• Exercise: Among the lines below, keep only those from the one containing "inputs of run" through the one containing "results of run", and reproduce them exactly.
-------- Input data --------
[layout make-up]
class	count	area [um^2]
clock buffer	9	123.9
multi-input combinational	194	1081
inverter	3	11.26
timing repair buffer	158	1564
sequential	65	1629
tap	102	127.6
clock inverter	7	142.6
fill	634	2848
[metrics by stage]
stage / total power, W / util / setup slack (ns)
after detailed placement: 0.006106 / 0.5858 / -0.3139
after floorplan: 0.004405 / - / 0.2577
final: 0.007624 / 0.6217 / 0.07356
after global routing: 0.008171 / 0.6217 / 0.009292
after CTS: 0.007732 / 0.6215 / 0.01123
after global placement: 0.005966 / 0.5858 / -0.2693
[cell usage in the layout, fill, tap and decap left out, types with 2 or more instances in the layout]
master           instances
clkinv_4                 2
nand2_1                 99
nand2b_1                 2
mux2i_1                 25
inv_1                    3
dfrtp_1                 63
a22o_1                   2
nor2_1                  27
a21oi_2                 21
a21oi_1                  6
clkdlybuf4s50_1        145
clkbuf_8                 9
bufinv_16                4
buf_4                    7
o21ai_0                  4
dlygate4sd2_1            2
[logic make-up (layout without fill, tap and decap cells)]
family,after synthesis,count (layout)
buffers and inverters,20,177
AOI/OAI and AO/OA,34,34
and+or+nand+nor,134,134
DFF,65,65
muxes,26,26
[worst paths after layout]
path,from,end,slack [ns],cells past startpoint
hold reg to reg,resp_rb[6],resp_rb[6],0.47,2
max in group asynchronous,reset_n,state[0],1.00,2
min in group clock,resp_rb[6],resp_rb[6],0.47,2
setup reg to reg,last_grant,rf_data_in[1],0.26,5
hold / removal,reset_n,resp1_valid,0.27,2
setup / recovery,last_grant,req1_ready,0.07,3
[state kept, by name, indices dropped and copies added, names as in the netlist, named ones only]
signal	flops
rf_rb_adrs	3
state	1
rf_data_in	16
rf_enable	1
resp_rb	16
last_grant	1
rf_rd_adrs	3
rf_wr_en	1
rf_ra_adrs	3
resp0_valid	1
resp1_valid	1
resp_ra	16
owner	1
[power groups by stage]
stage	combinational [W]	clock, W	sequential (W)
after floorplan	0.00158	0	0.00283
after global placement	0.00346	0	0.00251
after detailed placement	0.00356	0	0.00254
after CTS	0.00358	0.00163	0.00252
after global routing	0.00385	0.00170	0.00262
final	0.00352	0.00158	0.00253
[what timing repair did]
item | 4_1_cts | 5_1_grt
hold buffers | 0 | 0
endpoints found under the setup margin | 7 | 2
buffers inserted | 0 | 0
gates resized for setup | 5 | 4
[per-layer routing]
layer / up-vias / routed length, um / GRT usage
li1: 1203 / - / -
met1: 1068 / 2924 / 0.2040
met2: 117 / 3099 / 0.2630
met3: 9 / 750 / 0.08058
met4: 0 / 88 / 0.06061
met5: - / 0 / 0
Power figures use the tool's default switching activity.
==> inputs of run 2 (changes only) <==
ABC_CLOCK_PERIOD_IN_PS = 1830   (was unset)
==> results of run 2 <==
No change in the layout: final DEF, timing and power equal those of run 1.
File: config.mk
export PLATFORM = sky130hd
export DESIGN_NAME = complex_mult_pipe
export DESIGN_NICKNAME = d
export VERILOG_FILES = /design/src/rtl/complex_mult_pipe.sv
export SDC_FILE = /design/constraint.sdc
export NUM_CORES = 1
export LEC_CHECK = 0
export ABC_AREA = 1
export CAP_MARGIN = 5
export CELL_PAD_IN_SITES_DETAIL_PLACEMENT = 1
export CELL_PAD_IN_SITES_GLOBAL_PLACEMENT = 2
export CORE_UTILIZATION = 35
export DETAILED_ROUTE_END_ITERATION = 10
export GPL_ROUTABILITY_DRIVEN = 0
export GPL_TIMING_DRIVEN = 0
export PLACE_DENSITY = 0.84
export SLEW_MARGIN = 25
export SYNTH_ARGS = -nofsm -noshare
export SYNTH_HDL_FRONTEND = slang
export SYNTH_SLANG_ARGS = --single-unit
File: constraint.sdc
create_clock -name Clk -period 4.63 [get_ports Clk]
set_input_delay 0.6945 -clock Clk [delete_from_list [all_inputs] [get_ports Clk]]
set_output_delay 0.6945 -clock Clk [all_outputs]
set_load 0.03 [all_outputs]
File: src/rtl/complex_mult_pipe.sv
// Pipelined signed complex multiplier, 3 stages, valid/ready, full precision.
// Build option: CMUL_CONJ_EN adds ConjB so the block can compute A*conj(B).
module complex_mult_pipe #(
  parameter int W = 8
) (
  input  logic             Clk,
  input  logic             Reset_n,
  input  logic             InValid,
  output logic             InReady,
  input  logic [2*W-1:0]   InputMultiplier1,
  input  logic [2*W-1:0]   InputMultiplier2,
`ifdef CMUL_CONJ_EN
  input  logic             ConjB,
`endif
  output logic             OutValid,
  input  logic             OutReady,
  output logic [4*W+1:0]   MultiplicationResult,
  output logic [15:0]      SampleCount
);

  localparam int PW = 2*W+1;
  localparam int XW = W+1;

  logic                 r_v1, r_v2, r_v3;
  logic signed [W:0]    r_ar, r_ai, r_br, r_bi;
  logic signed [PW-1:0] r_p_rr, r_p_ii, r_p_ri, r_p_ir;
  logic signed [PW-1:0] r_re, r_im;
  logic [15:0]          r_cnt;

  logic                 w_rdy1, w_rdy2, w_rdy3;
  logic signed [W:0]    w_ar, w_ai, w_br, w_bi_x, w_bi;
  logic signed [PW-1:0] w_p_rr, w_p_ii, w_p_ri, w_p_ir;

  function automatic logic signed [PW-1:0] sx(
    input logic signed [W:0] v
  );
    return {{(PW-XW){v[W]}}, v};
  endfunction

  assign w_rdy3  = ~r_v3 | OutReady;
  assign w_rdy2  = ~r_v2 | w_rdy3;
  assign w_rdy1  = ~r_v1 | w_rdy2;
  assign InReady = w_rdy1;

  assign w_ar   = {InputMultiplier1[2*W-1], InputMultiplier1[2*W-1:W]};
  assign w_ai   = {InputMultiplier1[W-1],   InputMultiplier1[W-1:0]};
  assign w_br   = {InputMultiplier2[2*W-1], InputMultiplier2[2*W-1:W]};
  assign w_bi_x = {InputMultiplier2[W-1],   InputMultiplier2[W-1:0]};

  // -(-2^(W-1)) needs the extra bit, which is why operands are W+1 wide
`ifdef CMUL_CONJ_EN
  assign w_bi = ConjB ? -w_bi_x : w_bi_x;
`else
  assign w_bi = w_bi_x;
`endif

  assign w_p_rr = sx(r_ar) * sx(r_br);
  assign w_p_ii = sx(r_ai) * sx(r_bi);
  assign w_p_ri = sx(r_ar) * sx(r_bi);
  assign w_p_ir = sx(r_ai) * sx(r_br);

  always_ff @(posedge Clk or negedge Reset_n) begin
    if (!Reset_n) begin
      r_v1   <= 1'b0;
      r_v2   <= 1'b0;
      r_v3   <= 1'b0;
      r_ar   <= '0;
      r_ai   <= '0;
      r_br   <= '0;
      r_bi   <= '0;
      r_p_rr <= '0;
      r_p_ii <= '0;
      r_p_ri <= '0;
      r_p_ir <= '0;
      r_re   <= '0;
      r_im   <= '0;
      r_cnt  <= '0;
    end else begin
      if (w_rdy1) r_v1 <= InValid;
      if (w_rdy1 && InValid) begin
        r_ar <= w_ar;
        r_ai <= w_ai;
        r_br <= w_br;
        r_bi <= w_bi;
      end
      if (w_rdy2) r_v2 <= r_v1;
      if (w_rdy2 && r_v1) begin
        r_p_rr <= w_p_rr;
        r_p_ii <= w_p_ii;
        r_p_ri <= w_p_ri;
        r_p_ir <= w_p_ir;
      end
      if (w_rdy3) r_v3 <= r_v2;
      if (w_rdy3 && r_v2) begin
        r_re <= r_p_rr - r_p_ii;
        r_im <= r_p_ri + r_p_ir;
      end
      if (r_v3 && OutReady) r_cnt <= r_cnt + 16'd1;
    end
  end

  assign OutValid             = r_v3;
  assign MultiplicationResult = {r_re, r_im};
  assign SampleCount          = r_cnt;

endmodule
==> results.ini <==
[status]
outcome = finished, final reports clean

[detailed_routing]
drtIter0Drc = 711
postRouteAntennaNets = 0
drcViolationCount = 0
drt-vias-per-instance = 4.72
drt_first_pass_iters = 5
vias = 15018
avgRoutedWirePerCell_um = 17.1
drt-total-wl_um = 54400

[floorplanning]
dieWidth_um = 230
initial_core_util_pct = 35.4
coreArea_um2 = 51300
die-area_um2 = 52800
die_y_um = 230
rows = 83
io_pins = 88

[logic_synthesis]
synth_common_cells = 654 x nand2_1, 607 x inv_1, 222 x fa_1
avgSynthCellArea_um2 = 7.64
synth_area_um2 = 18200
syn_inst = 2379
synth_most_common_cell = nand2_1
synth.largest_area_cell = fa_1
yosys_warnings = 0
synthTopCellsByArea = fa_1 24%, dfrtp_1 21%, nand2_1 14%
synth_edf_count = 0
async_flop_share_pct = 100
yosysUniqueCellTypes = 40
ys_ff_latch = 149
ys.flop_type = dfrtp_1
yosysSeqAreaShare_pct = 20.5
synth_fp_nets = 2786
synth_top_area_share_pct = 24.5

[worst_setup_path]
reg2reg_from = r_ar[3]$_DFFE_PN0P_
cp_data_arrival_time_ns = 4.85
endpoint_kind = register
r2r-end = r_p_rr[11]$_DFFE_PN0P_
path_class = register to register
reg2regPathDepth = 15
cp-endpoint = r_p_rr[11]$_DFFE_PN0P_
crit_path_start_kind = register
cp-startpoint = r_ar[3]$_DFFE_PN0P_
ff2ff_setup_slack_ns = 0.13
required_ns = 4.99
critPathMaxFanout = 10

[clocking]
clk_path_buf_depth = 2
cts_root_buf = clkbuf_16
insertion_delay_ns = 0.48
htreeDepth = 4
path_clk_slew_ns = 0.08
hold_buffers = 0
tritoncts = yes
cts_buffers = 17
clkSinkCount = 149

[cells_and_area]
syn2layout_area_growth_pct = 15.1
nets = 2896
drive_above_1_share_pct = 7.67
num_antenna_cells = 0
nFillCells = 6366
final_core_util_pct = 40.8

[place]
dp_hpwl_um = 45600
port_buffers = 87

[sta]
finalClockSkew_ns = 0.0174
hold_viol = 0
maxSlewViolCount = 0
fmax_mhz = 222
setup_viol = 0
slew_headroom_pct = 54.9
period_share_pct = 97.1
worstMarginPinSlew_ns = 0.676
final.min_clock_period_ns = 4.50

[global_routing]
grt_pass1_wl_um = 88300
antenna_found_initial = 0
grt_usage_pct = 21.6
grt_max_degree = 75
grt.overflow.total = 0
grt_pass1_vias = 16373

[min_path]
min_path_type = primary input to async pin

[run]
maxCapViolCount = 0

[layout make-up]
| type | count | area, um^2 | share of cell area (%) |
|---|---|---|---|
| Tap cell | 680 | 851 | 4.07 |
| Buffer | 53 | 347 | 1.66 |
| Timing Repair Buffer | 120 | 1160 | 5.56 |
| Clock buffer | 20 | 447 | 2.14 |
| Multi-Input combinational cell | 1539 | 11900 | 57.0 |
| Inverter | 609 | 2290 | 11.0 |
| Clock inverter | 12 | 120 | 0.574 |
| Sequential cell | 149 | 3770 | 18.0 |
[critical path, stage by stage (launching register included)]
cell and delay (ns):
dfrtp_2 0.50, buf_2 0.33, nand2_1 0.13, fa_1 0.46
fa_1 0.48, fa_1 0.52, fa_1 0.49, inv_1 0.04
ha_1 0.35, nand2_1 0.10, nand2_1 0.07, o21ai_0 0.22
nand3_1 0.15, buf_4 0.16, xnor2_2 0.29, o21ai_1 0.10
[state kept, by name, indices dropped and copies added, names as in the netlist]
| name | count |
|---|---|
| r_p_rr | 16 |
| r_v1 | 1 |
| r_ai | 8 |
| r_re | 17 |
| r_br | 8 |
| OutValid | 1 |
| r_v2 | 1 |
| r_p_ii | 16 |
| r_p_ri | 16 |
| r_im | 17 |
| r_bi | 8 |
| r_p_ir | 16 |
| SampleCount | 16 |
| r_ar | 8 |
[placed cells by master, fill, tap and decap left out, types with 4 or more instances in the layout]
cell type,instances
xor2_1,30
inv_6,4
nand3b_1,11
nor2_1,100
a21oi_1,57
nand3_2,5
buf_4,43
clkbuf_16,17
inv_1,603
mux2_2,7
fa_1,215
clkbuf_4,12
clkbuf_1,9
fa_2,7
ha_1,142
dfrtp_1,119
nand4_1,15
nor3_1,4
nand2_1,654
mux2_1,21
xnor2_1,36
dfrtp_2,30
o21ai_0,78
clkdlybuf4s50_1,86
nand3_1,94
o21ai_1,12
ha_2,5
buf_2,16
a21oi_2,6
clkinvlp_4,5
o21bai_1,9
[metrics by stage]
stage	cell area [um^2]	setup WS, ns	instances	hold WS, ns	setup TNS [ns]
after floorplan	18200	0.358	2379	0.399	0
after global placement	19900	-3.62	3146	0.469	-549.04
after detailed placement	19900	-0.907	3148	0.471	-17.45
after CTS	20600	0.00533	3159	0.0212	0
after global routing	20900	-0.0270	3182	0.0483	-0.0439
final	20900	0.133	3182	0.0589	0
[logic make-up (layout without fill, tap and decap cells)]
kind of cell | Yosys count | in the layout | share of synthesized area (%)
AND/OR/NAND/NOR | 900 | 900 | 20.3
AO/OA/AOI/OAI | 171 | 171 | 4.94
XOR/XNOR | 69 | 69 | 3.33
adder cells (fa/ha/maj) | 371 | 371 | 34.7
buffers and inverters | 691 | 814 | 14.5
multiplexers | 28 | 28 | 1.74
flip-flops | 149 | 149 | 20.5
[how the worst min path moves through the flow]
stage                         start                   end  slack [ns]  depth (start not counted)
5_1_grt                     Reset_n  r_im[12]$_DFFE_PN0P_        0.05                          1
3_3_place_gp   r_re[10]$_DFFE_PN0P_  r_re[10]$_DFFE_PN0P_        0.47                          2
6_report                    Reset_n  r_im[12]$_DFFE_PN0P_        0.06                          1
4_1_cts                     Reset_n   r_im[7]$_DFFE_PN0P_        0.02                          1
3_5_place_dp    r_im[9]$_DFFE_PN0P_   r_im[9]$_DFFE_PN0P_        0.47                          2
2_1_floorplan               Reset_n  OutValid$_DFFE_PN0P_        0.40                          0
[routing by layer]
| metal | vias to the layer above | share of wire, % | GRT usage, % |
|---|---|---|---|
| met4 | 0 | 2.3 | 6.54 |
| met3 | 54 | 3.2 | 3.01 |
| met1 | 7489 | 46 | 28.2 |
| met5 | - | 0 | 0 |
| li1 | 7245 | - | - |
| met2 | 230 | 49 | 36.9 |
[timing repair]
| action | CTS | global route |
|---|---|---|
| endpoints found under the setup margin | 36 | 28 |
| setup buffers | 5 | 26 |
| resized for setup | 81 | 63 |
| pin swaps | 0 | 3 |
Power is left out: the tool's default activity adds up to more than one toggle a clock period on the data nets, which glitch-free logic cannot reach.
--------
• Task solution:
==> inputs of run 2 (changes only) <==
ABC_CLOCK_PERIOD_IN_PS = 1830   (was unset)
==> results of run 2 <==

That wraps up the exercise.